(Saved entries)
──────────────────────────────
==> config.mk <==
export PLATFORM = sky130hd
export DESIGN_NAME = pixel_stream_source
export DESIGN_NICKNAME = d
export VERILOG_FILES = /design/src/rtl/pixsrc_pkg.sv /design/src/rtl/pixsrc_if.sv /design/src/rtl/pixsrc_skid_fifo.sv /design/src/rtl/pixel_stream_source.sv
export SDC_FILE = /design/constraint.sdc
export NUM_CORES = 1
export LEC_CHECK = 0
export BUFFER_PORTS_ARGS = -buffer_cell sky130_fd_sc_hd__buf_2
export CORE_UTILIZATION = 35
export DETAILED_ROUTE_END_ITERATION = 12
export MAX_ROUTING_LAYER = met4
export PLACE_DENSITY = 0.52
export SETUP_SLACK_MARGIN = 0.05
export SLEW_MARGIN = 20
export SYNTH_ARGS = -nofsm -noshare
export SYNTH_HDL_FRONTEND = slang
export SYNTH_SLANG_ARGS = --single-unit
==> constraint.sdc <==
create_clock -name clk -period 2.2 [get_ports clk]
set_input_delay 0.22 -clock clk [delete_from_list [all_inputs] [get_ports clk]]
set_output_delay 0.22 -clock clk [all_outputs]
set_load 0.02 [all_outputs]
[src/rtl/seq_divider.sv]
// seq_divider: sequential restoring divider, 2*WIDTH-bit dividend / WIDTH-bit divisor.
// Latency: done in the cycle after edge N+WIDTH (normal) or N+1 (zero divisor/overflow), N = accept edge.
// Backpressure: start is sampled only in IDLE; requests while busy/done are dropped, never queued.
// Ports: clk, rst_n (async, active low), start, dividend, divisor -> busy, done,
//        quotient, remainder, div_by_zero, overflow, chk_err.
// Optional self-check enabled by macro SEQ_DIVIDER_CHECK_EN (chk_err tied 0 otherwise).
module seq_divider #(
  parameter int WIDTH = 4
) (
  input  logic               clk,
  input  logic               rst_n,
  input  logic               start,
  input  logic [2*WIDTH-1:0] dividend,
  input  logic [WIDTH-1:0]   divisor,
  output logic               busy,
  output logic               done,
  output logic [WIDTH-1:0]   quotient,
  output logic [WIDTH-1:0]   remainder,
  output logic               div_by_zero,
  output logic               overflow,
  output logic               chk_err
);

  localparam logic [1:0] IDLE = 2'd0;
  localparam logic [1:0] CALC = 2'd1;
  localparam logic [1:0] DONE = 2'd2;
  localparam int CW = (WIDTH > 1) ? $clog2(WIDTH) : 1;

  logic [1:0]       state;
  logic [WIDTH-1:0] dlo;     // low dividend half, consumed MSB first
  logic [WIDTH-1:0] dsr;     // captured divisor
  logic [WIDTH-1:0] p;       // partial remainder
  logic [WIDTH-1:0] qacc;    // quotient bits produced so far
  logic [CW-1:0]    cnt;     // index of the quotient bit being produced
  logic             fz;      // pending zero-divisor result
  logic             fo;      // pending overflow result

  logic [WIDTH:0]   t;
  logic             ge;
  logic [WIDTH-1:0] p_next;
  logic [WIDTH-1:0] q_next;

  // One restoring step. The compare is W+1 bits wide; the subtract can be
  // done modulo 2^W because p < dsr guarantees t - dsr < dsr.
  always_comb begin
    t      = {p, dlo[cnt]};
    ge     = (t >= {1'b0, dsr});
    p_next = ge ? (t[WIDTH-1:0] - dsr) : t[WIDTH-1:0];
    q_next = qacc;
    q_next[cnt] = ge;
  end

  assign busy = (state == CALC);
  assign done = (state == DONE);

`ifdef SEQ_DIVIDER_CHECK_EN
  logic [WIDTH-1:0]   dhi;
  logic [2*WIDTH-1:0] recon;
  // Rebuild the dividend from the result being registered so that chk_err
  // is valid in the same cycle as done.
  assign recon = ({{WIDTH{1'b0}}, q_next} * {{WIDTH{1'b0}}, dsr})
               + {{WIDTH{1'b0}}, p_next};
`else
  assign chk_err = 1'b0;
`endif

  always_ff @(posedge clk or negedge rst_n) begin
    if (!rst_n) begin
      state       <= IDLE;
      dlo         <= '0;
      dsr         <= '0;
      p           <= '0;
      qacc        <= '0;
      cnt         <= '0;
      fz          <= 1'b0;
      fo          <= 1'b0;
      quotient    <= '0;
      remainder   <= '0;
      div_by_zero <= 1'b0;
      overflow    <= 1'b0;
`ifdef SEQ_DIVIDER_CHECK_EN
      dhi         <= '0;
      chk_err     <= 1'b0;
`endif
    end else begin
      case (state)
        IDLE: begin
          if (start) begin
            dlo         <= dividend[WIDTH-1:0];
            dsr         <= divisor;
            p           <= dividend[2*WIDTH-1:WIDTH];
            qacc        <= '0;
            cnt         <= CW'(WIDTH - 1);
            fz          <= (divisor == '0);
            fo          <= (divisor != '0) && (dividend[2*WIDTH-1:WIDTH] >= divisor);
            div_by_zero <= 1'b0;
            overflow    <= 1'b0;
`ifdef SEQ_DIVIDER_CHECK_EN
            dhi         <= dividend[2*WIDTH-1:WIDTH];
            chk_err     <= 1'b0;
`endif
            state       <= CALC;
          end
        end
        CALC: begin
          if (fz || fo) begin
            // Flagged results spend a single busy cycle, no iteration.
            quotient    <= '1;
            remainder   <= fz ? dlo : '0;
            div_by_zero <= fz;
            overflow    <= fo;
            state       <= DONE;
          end else begin
            p    <= p_next;
            qacc <= q_next;
            cnt  <= cnt - 1'b1;
            if (cnt == '0) begin
              quotient  <= q_next;
              remainder <= p_next;
`ifdef SEQ_DIVIDER_CHECK_EN
              chk_err   <= (recon != {dhi, dlo});
`endif
              state     <= DONE;
            end
          end
        end
        DONE:    state <= IDLE;
        default: state <= IDLE;
      endcase
    end
  end

endmodule
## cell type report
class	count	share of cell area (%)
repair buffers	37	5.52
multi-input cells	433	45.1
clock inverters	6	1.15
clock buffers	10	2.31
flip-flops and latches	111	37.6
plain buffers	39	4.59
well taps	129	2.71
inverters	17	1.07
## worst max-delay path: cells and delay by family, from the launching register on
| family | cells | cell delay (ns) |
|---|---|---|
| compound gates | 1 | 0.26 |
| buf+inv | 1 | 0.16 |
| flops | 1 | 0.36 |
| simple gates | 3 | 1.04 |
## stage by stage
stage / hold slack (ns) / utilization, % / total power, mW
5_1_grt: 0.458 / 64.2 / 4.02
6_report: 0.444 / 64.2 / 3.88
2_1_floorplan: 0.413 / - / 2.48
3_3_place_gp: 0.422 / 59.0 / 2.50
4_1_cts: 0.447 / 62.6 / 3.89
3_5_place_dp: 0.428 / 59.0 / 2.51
===== src/rtl/regfile_sb_if.sv =====
// regfile_sb_if : bus bundle for the register file / scoreboard.
//   master (decode/writeback side) drives read addresses, issue and writeback;
//   slave (regfile_sb) returns operands, per-operand busy, issue-ready, err.
// Signals:
//   raddr[p]  read address of port p (packed, port p at bits p*ADDR_W)
//   rdata[p]  read data of port p (combinational)
//   rbusy[p]  operand at port p still has a pending producer
//   iss_valid/iss_addr/iss_ready  destination issue
//   we/waddr/wdata                writeback
//   err                           sticky overflow/underflow flag
interface regfile_sb_if #(
  parameter int DATA_W = 32,
  parameter int ADDR_W = 5,
  parameter int NUM_RD = 2
);
  logic [NUM_RD-1:0][ADDR_W-1:0] raddr;
  logic [NUM_RD-1:0][DATA_W-1:0] rdata;
  logic [NUM_RD-1:0]             rbusy;
  logic                          iss_valid;
  logic [ADDR_W-1:0]             iss_addr;
  logic                          iss_ready;
  logic                          we;
  logic [ADDR_W-1:0]             waddr;
  logic [DATA_W-1:0]             wdata;
  logic                          err;

  modport master (
    output raddr, iss_valid, iss_addr, we, waddr, wdata,
    input  rdata, rbusy, iss_ready, err
  );

  modport slave (
    input  raddr, iss_valid, iss_addr, we, waddr, wdata,
    output rdata, rbusy, iss_ready, err
  );
endinterface
$ cat config.mk
export PLATFORM = sky130hd
export DESIGN_NAME = uart_tx_module
export DESIGN_NICKNAME = d
export VERILOG_FILES = /design/src/rtl/uart_tx_module.sv
export SDC_FILE = /design/constraint.sdc
export NUM_CORES = 1
export LEC_CHECK = 0
export ABC_CLOCK_PERIOD_IN_PS = 3050
export CORE_MARGIN = 10
export CORE_UTILIZATION = 40
export CTS_CLUSTER_DIAMETER = 150
export CTS_CLUSTER_SIZE = 25
export DETAILED_ROUTE_END_ITERATION = 10
export PLACE_DENSITY_LB_ADDON = 0.2
export SYNTH_ARGS = -nofsm -noshare
export SYNTH_HDL_FRONTEND = slang
export SYNTH_SLANG_ARGS = --single-unit
$ cat constraint.sdc
create_clock -name clk -period 3.05 [get_ports clk]
set_input_delay 0.915 -clock clk [delete_from_list [all_inputs] [get_ports clk]]
set_output_delay 0.915 -clock clk [all_outputs]
set_load 0.05 [all_outputs]
===== src/rtl/rr_coder_if.sv =====
// Request/result bundle for rr_coder: request vector with valid/ready in,
// encoded index plus one-hot grant and flags with valid/ready out.
interface rr_coder_if #(
  parameter int N = 8,
  parameter int W = $clog2(N)
);
  logic [N-1:0] I;
  logic         in_valid;
  logic         in_ready;
  logic [W-1:0] Y;
  logic [N-1:0] OD;
  logic         zero;
  logic         multi;
  logic         out_valid;
  logic         out_ready;

  modport master (
    output I, in_valid, out_ready,
    input  in_ready, Y, OD, zero, multi, out_valid
  );

  modport slave (
    input  I, in_valid, out_ready,
    output in_ready, Y, OD, zero, multi, out_valid
  );
endinterface


===== src/rtl/rr_coder.sv =====
// N-to-log2(N) priority/round-robin encoder with registered one-hot grant,
// zero/multi-hot flags and a single-entry valid/ready output register.
module rr_coder #(
  parameter int N    = 8,
  parameter int W    = $clog2(N),
  parameter int MODE = 0
) (
  input  logic       clk,
  input  logic       rst,
  rr_coder_if.slave  bus
);

  logic [W-1:0]   ptr;
  logic [W-1:0]   win;
  logic [W-1:0]   win_fp;
  logic [W-1:0]   win_rr;
  logic [W-1:0]   off;
  logic [W:0]     sum;
  logic [W-1:0]   ptr_nxt;
  logic [2*N-1:0] dbl;
  logic [N-1:0]   od_nxt;
  logic           found;
  logic           any_set;
  logic           many_set;
  logic           accept;

  logic [W-1:0]   y_p0;
  logic [N-1:0]   od_p0;
  logic           zero_p0;
  logic           multi_p0;
  logic           vld_p0;

  assign bus.in_ready  = !vld_p0 || bus.out_ready;
  assign accept        = bus.in_valid && bus.in_ready;
  assign bus.Y         = y_p0;
  assign bus.OD        = od_p0;
  assign bus.zero      = zero_p0;
  assign bus.multi     = multi_p0;
  assign bus.out_valid = vld_p0;

  always_comb begin
    any_set  = 1'b0;
    many_set = 1'b0;
    for (int k = 0; k < N; k++) begin
      if (bus.I[k]) begin
        many_set = many_set | any_set;
        any_set  = 1'b1;
      end
    end
  end

  // Fixed priority: the last set bit seen while scanning upward is the highest.
  always_comb begin
    win_fp = '0;
    for (int k = 0; k < N; k++) begin
      if (bus.I[k]) win_fp = W'(k);
    end
  end

  // Round-robin: rotate the request vector so ptr lands at bit 0, take the
  // lowest set bit, then map the offset back modulo N (not 2^W).
  always_comb begin
    dbl   = {bus.I, bus.I} >> ptr;
    off   = '0;
    found = 1'b0;
    for (int k = 0; k < N; k++) begin
      if (dbl[k] && !found) begin
        off   = W'(k);
        found = 1'b1;
      end
    end
    sum = {1'b0, ptr} + {1'b0, off};
    if (sum >= (W+1)'(N)) sum = sum - (W+1)'(N);
    win_rr = sum[W-1:0];
  end

  always_comb begin
    win     = (MODE == 0) ? win_fp : win_rr;
    od_nxt  = any_set ? (N'(1) << win) : '0;
    ptr_nxt = (win == W'(N-1)) ? '0 : win + 1'b1;
  end

  // Output register stage
  always_ff @(posedge clk or posedge rst) begin
    if (rst) begin
      vld_p0   <= 1'b0;
      y_p0     <= '0;
      od_p0    <= '0;
      zero_p0  <= 1'b0;
      multi_p0 <= 1'b0;
      ptr      <= '0;
    end else begin
      if (accept) begin
        vld_p0   <= 1'b1;
        y_p0     <= any_set ? win : '0;
        od_p0    <= od_nxt;
        zero_p0  <= !any_set;
        multi_p0 <= many_set;
        if (MODE == 1 && any_set) ptr <= ptr_nxt;
      end else if (vld_p0 && bus.out_ready) begin
        vld_p0 <= 1'b0;
      end
    end
  end

endmodule


===== src/flat_wrapper.sv =====
// flat-port wrapper written by rule: the top's interface ports become plain ports
module rr_coder_flat 
#(
  parameter int N    = 8,
  parameter int W    = $clog2(N),
  parameter int MODE = 0
)
  (clk, rst, bus_I, bus_in_valid, bus_out_ready, bus_in_ready, bus_Y, bus_OD, bus_zero, bus_multi, bus_out_valid);
  rr_coder_if #(.N(N), .W(W)) bus_i ();
  input  logic clk;
  input  logic rst;
  input wire logic [$bits(bus_i.I)-1:0] bus_I;
  input wire logic [$bits(bus_i.in_valid)-1:0] bus_in_valid;
  input wire logic [$bits(bus_i.out_ready)-1:0] bus_out_ready;
  output wire logic [$bits(bus_i.in_ready)-1:0] bus_in_ready;
  output wire logic [$bits(bus_i.Y)-1:0] bus_Y;
  output wire logic [$bits(bus_i.OD)-1:0] bus_OD;
  output wire logic [$bits(bus_i.zero)-1:0] bus_zero;
  output wire logic [$bits(bus_i.multi)-1:0] bus_multi;
  output wire logic [$bits(bus_i.out_valid)-1:0] bus_out_valid;
  assign bus_i.I = bus_I;
  assign bus_i.in_valid = bus_in_valid;
  assign bus_i.out_ready = bus_out_ready;
  assign bus_in_ready = bus_i.in_ready;
  assign bus_Y = bus_i.Y;
  assign bus_OD = bus_i.OD;
  assign bus_zero = bus_i.zero;
  assign bus_multi = bus_i.multi;
  assign bus_out_valid = bus_i.out_valid;
  rr_coder #(.N(N), .W(W), .MODE(MODE)) u_core (.clk(clk), .rst(rst), .bus(bus_i));
endmodule

===== config.mk =====
export PLATFORM = sky130hd
export DESIGN_NAME = rr_coder_flat
export DESIGN_NICKNAME = d
export VERILOG_FILES = /design/src/rtl/rr_coder_if.sv /design/src/rtl/rr_coder.sv /design/src/flat_wrapper.sv
export SDC_FILE = /design/constraint.sdc
export NUM_CORES = 1
export LEC_CHECK = 0
export ABC_AREA = 0
export ABC_CLOCK_PERIOD_IN_PS = 1100
export CORE_UTILIZATION = 50
export CTS_CLUSTER_SIZE = 28
export DETAILED_ROUTE_END_ITERATION = 8
export DONT_BUFFER_PORTS = 1
export PLACE_DENSITY_LB_ADDON = 0.08
export SYNTH_ARGS = -nofsm -noshare
export SYNTH_HDL_FRONTEND = slang
export SYNTH_SLANG_ARGS = --single-unit

===== constraint.sdc =====
create_clock -name clk -period 1.1 [get_ports clk]
set_clock_uncertainty 0.05 [all_clocks]
set_input_delay 0.165 -clock clk [delete_from_list [all_inputs] [get_ports clk]]
set_output_delay 0.165 -clock clk [all_outputs]
set_load 0.005 [all_outputs]

==> results of run 1 <==
metal layers:
layer  wire length, um  global-route usage (%)  vias to the layer above
met2               715                    29.4                       24
li1                  -                       -                      306
met5                 0                       0                        -
met4                34                    12.5                        0
met1               799                    29.3                      283
met3                86                    5.00                        5
kinds of logic after synthesis:
| group | after synthesis |
|---|---|
| DFF | 14 |
| and+or+nand+nor | 31 |
| AOI/OAI and AO/OA | 25 |
| buffers and inverters | 7 |
through the flow:
stage	setup slack [ns]	setup TNS (ns)	std cells
floorplan	-0.0682	-0.261	77
global placement	-0.0880	-0.405	96
detailed placement	-0.108	-0.461	96
CTS	-0.0300	-0.103	103
global route	-0.0676	-0.484	104
finish	-0.0241	-0.0648	104
synth_stat cells, drive strengths merged:
library cell	number
nor2	10
clkbuf	1
nand3	2
o22ai	1
o31ai	5
o211ai	2
or4	1
nor4	2
inv	3
o31a	1
a22o	4
nand2b	2
a21oi	5
nor3	1
nand4	1
nand2	11
o21ba	1
a211oi	1
a2111oi	1
dfrtp	14
o21ai	4
and2	1
buf	3
power groups by stage:
stage | clock (mW) | combinational (mW) | sequential, mW
6_report | 0.374 | 0.174 | 0.583
5_1_grt | 0.392 | 0.192 | 0.592
4_1_cts | 0.375 | 0.168 | 0.585
3_5_place_dp | 0 | 0.159 | 0.595
3_3_place_gp | 0 | 0.156 | 0.594
2_1_floorplan | 0 | 0.122 | 0.589
repair_timing:
action / CTS / global route
resized for setup: 2 / 3
pin swaps: 2 / 3
hold endpoints to repair: 18 / 1
hold buffers: 4 / 1
endpoints found under the setup margin: 8 / 10
sequential cells by signal, summed over array words and instances, names as in the netlist:
name,flops
u_core.bus.Y,3
u_core.bus.zero,1
u_core.bus.OD,8
u_core.bus.multi,1
u_core.bus.out_valid,1
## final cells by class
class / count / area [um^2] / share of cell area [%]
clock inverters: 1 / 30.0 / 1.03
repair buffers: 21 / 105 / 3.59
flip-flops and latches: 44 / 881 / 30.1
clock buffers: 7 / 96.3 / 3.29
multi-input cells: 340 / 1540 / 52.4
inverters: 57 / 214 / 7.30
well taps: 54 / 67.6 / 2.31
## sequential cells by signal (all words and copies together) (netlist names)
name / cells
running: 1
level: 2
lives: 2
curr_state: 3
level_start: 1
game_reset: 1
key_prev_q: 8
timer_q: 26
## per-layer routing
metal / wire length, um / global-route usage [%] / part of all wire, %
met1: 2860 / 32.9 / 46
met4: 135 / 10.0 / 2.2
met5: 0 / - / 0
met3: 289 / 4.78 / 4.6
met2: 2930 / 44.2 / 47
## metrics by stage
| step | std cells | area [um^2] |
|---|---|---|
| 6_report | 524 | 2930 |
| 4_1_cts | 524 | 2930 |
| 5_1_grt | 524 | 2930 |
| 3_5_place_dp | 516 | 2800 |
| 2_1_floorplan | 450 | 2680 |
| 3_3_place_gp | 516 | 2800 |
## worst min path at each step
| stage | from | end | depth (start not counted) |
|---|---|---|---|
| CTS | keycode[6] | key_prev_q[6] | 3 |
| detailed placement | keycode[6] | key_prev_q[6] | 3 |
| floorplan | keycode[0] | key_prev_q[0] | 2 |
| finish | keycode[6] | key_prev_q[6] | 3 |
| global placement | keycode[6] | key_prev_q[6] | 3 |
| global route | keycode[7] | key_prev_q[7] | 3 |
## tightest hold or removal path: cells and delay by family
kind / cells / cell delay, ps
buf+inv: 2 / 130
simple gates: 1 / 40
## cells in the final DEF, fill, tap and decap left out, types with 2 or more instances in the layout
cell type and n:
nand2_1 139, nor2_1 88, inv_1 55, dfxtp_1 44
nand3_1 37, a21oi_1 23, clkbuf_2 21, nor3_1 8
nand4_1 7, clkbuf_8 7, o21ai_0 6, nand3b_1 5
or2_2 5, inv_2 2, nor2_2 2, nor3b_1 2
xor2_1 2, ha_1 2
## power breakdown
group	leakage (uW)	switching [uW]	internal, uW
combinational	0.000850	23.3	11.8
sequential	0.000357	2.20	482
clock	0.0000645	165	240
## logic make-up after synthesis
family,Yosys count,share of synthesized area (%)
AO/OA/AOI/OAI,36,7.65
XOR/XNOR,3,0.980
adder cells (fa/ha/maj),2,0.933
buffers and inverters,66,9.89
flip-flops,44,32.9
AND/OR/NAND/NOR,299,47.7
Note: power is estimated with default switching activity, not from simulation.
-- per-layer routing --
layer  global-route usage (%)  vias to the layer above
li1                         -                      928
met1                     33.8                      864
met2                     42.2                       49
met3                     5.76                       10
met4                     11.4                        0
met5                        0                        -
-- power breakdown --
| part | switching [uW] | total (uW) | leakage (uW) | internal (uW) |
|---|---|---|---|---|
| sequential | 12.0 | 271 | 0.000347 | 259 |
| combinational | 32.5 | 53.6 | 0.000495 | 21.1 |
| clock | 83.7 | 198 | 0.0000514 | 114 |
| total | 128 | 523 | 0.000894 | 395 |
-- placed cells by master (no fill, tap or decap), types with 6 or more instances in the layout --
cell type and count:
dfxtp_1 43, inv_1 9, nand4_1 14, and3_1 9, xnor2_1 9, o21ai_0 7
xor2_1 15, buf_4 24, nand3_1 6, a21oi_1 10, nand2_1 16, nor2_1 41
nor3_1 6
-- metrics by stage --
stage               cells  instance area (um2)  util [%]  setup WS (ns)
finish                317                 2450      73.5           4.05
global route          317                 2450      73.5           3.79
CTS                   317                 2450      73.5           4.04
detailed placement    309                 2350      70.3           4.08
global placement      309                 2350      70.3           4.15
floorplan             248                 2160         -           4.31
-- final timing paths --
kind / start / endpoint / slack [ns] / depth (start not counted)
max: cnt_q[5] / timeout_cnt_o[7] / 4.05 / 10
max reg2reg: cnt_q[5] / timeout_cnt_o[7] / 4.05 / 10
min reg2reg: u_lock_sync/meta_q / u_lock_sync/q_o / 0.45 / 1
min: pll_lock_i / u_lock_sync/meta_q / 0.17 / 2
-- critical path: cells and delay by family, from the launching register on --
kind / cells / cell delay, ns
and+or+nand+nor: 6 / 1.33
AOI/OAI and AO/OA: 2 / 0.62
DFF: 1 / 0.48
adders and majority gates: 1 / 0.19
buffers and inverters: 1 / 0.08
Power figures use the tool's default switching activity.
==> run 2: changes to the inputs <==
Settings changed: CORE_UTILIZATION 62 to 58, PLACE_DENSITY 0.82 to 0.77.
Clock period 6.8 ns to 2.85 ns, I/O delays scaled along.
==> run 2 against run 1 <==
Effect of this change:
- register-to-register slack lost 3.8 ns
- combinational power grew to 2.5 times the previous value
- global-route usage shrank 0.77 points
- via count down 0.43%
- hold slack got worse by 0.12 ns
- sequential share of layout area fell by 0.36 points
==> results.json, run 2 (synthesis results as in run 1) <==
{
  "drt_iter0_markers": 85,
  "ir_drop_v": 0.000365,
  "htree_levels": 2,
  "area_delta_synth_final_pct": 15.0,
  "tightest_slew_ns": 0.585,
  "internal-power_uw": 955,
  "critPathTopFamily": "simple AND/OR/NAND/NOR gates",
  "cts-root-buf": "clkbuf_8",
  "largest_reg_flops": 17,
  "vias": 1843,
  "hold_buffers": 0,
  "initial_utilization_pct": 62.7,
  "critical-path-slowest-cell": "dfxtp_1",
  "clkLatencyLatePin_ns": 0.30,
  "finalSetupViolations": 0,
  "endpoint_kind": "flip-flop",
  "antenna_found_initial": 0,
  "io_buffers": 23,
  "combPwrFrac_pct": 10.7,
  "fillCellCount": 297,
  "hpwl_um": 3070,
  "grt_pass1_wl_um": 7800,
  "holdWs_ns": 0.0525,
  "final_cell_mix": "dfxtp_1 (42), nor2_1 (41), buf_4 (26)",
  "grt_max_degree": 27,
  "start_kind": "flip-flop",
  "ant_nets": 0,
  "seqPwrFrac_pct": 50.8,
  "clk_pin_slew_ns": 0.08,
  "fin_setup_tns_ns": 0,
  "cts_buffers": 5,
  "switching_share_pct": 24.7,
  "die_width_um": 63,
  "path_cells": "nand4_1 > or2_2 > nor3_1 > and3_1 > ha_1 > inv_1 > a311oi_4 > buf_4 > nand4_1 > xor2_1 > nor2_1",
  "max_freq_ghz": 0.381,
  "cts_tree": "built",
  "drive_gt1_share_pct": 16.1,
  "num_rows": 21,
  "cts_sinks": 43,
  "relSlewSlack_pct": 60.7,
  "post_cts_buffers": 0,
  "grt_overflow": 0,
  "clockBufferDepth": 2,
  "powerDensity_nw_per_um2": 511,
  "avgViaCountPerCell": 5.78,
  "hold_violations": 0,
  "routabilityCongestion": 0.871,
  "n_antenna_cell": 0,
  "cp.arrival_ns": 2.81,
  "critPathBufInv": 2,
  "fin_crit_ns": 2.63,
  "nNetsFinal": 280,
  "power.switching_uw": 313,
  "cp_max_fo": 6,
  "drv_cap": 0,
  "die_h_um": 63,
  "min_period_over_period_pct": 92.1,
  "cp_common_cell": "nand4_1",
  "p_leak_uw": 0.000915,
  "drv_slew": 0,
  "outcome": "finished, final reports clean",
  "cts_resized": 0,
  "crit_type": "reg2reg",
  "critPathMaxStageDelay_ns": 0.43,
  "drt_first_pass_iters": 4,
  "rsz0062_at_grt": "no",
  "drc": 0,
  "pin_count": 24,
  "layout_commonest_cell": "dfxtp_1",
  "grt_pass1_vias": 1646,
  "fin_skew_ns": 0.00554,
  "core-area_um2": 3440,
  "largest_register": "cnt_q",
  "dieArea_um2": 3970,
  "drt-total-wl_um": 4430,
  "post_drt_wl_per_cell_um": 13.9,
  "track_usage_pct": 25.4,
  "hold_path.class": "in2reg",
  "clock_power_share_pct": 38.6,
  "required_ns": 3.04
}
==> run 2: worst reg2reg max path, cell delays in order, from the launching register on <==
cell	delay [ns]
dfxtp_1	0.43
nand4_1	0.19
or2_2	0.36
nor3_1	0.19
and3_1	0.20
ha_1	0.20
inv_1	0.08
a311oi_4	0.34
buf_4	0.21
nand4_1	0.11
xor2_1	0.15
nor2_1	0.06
──────────────────────────────
Work order: When you reach the line containing "finish | keycode[6] | key_prev_q[6] | 3 |" in the data above, start copying exactly, and stop after the line containing "AND/OR/NAND/NOR,299,47.7".

Task answer:
| finish | keycode[6] | key_prev_q[6] | 3 |
| global placement | keycode[6] | key_prev_q[6] | 3 |
| global route | keycode[7] | key_prev_q[7] | 3 |
## tightest hold or removal path: cells and delay by family
kind / cells / cell delay, ps
buf+inv: 2 / 130
simple gates: 1 / 40
## cells in the final DEF, fill, tap and decap left out, types with 2 or more instances in the layout
cell type and n:
nand2_1 139, nor2_1 88, inv_1 55, dfxtp_1 44
nand3_1 37, a21oi_1 23, clkbuf_2 21, nor3_1 8
nand4_1 7, clkbuf_8 7, o21ai_0 6, nand3b_1 5
or2_2 5, inv_2 2, nor2_2 2, nor3b_1 2
xor2_1 2, ha_1 2
## power breakdown
group	leakage (uW)	switching [uW]	internal, uW
combinational	0.000850	23.3	11.8
sequential	0.000357	2.20	482
clock	0.0000645	165	240
## logic make-up after synthesis
family,Yosys count,share of synthesized area (%)
AO/OA/AOI/OAI,36,7.65
XOR/XNOR,3,0.980
adder cells (fa/ha/maj),2,0.933
buffers and inverters,66,9.89
flip-flops,44,32.9
AND/OR/NAND/NOR,299,47.7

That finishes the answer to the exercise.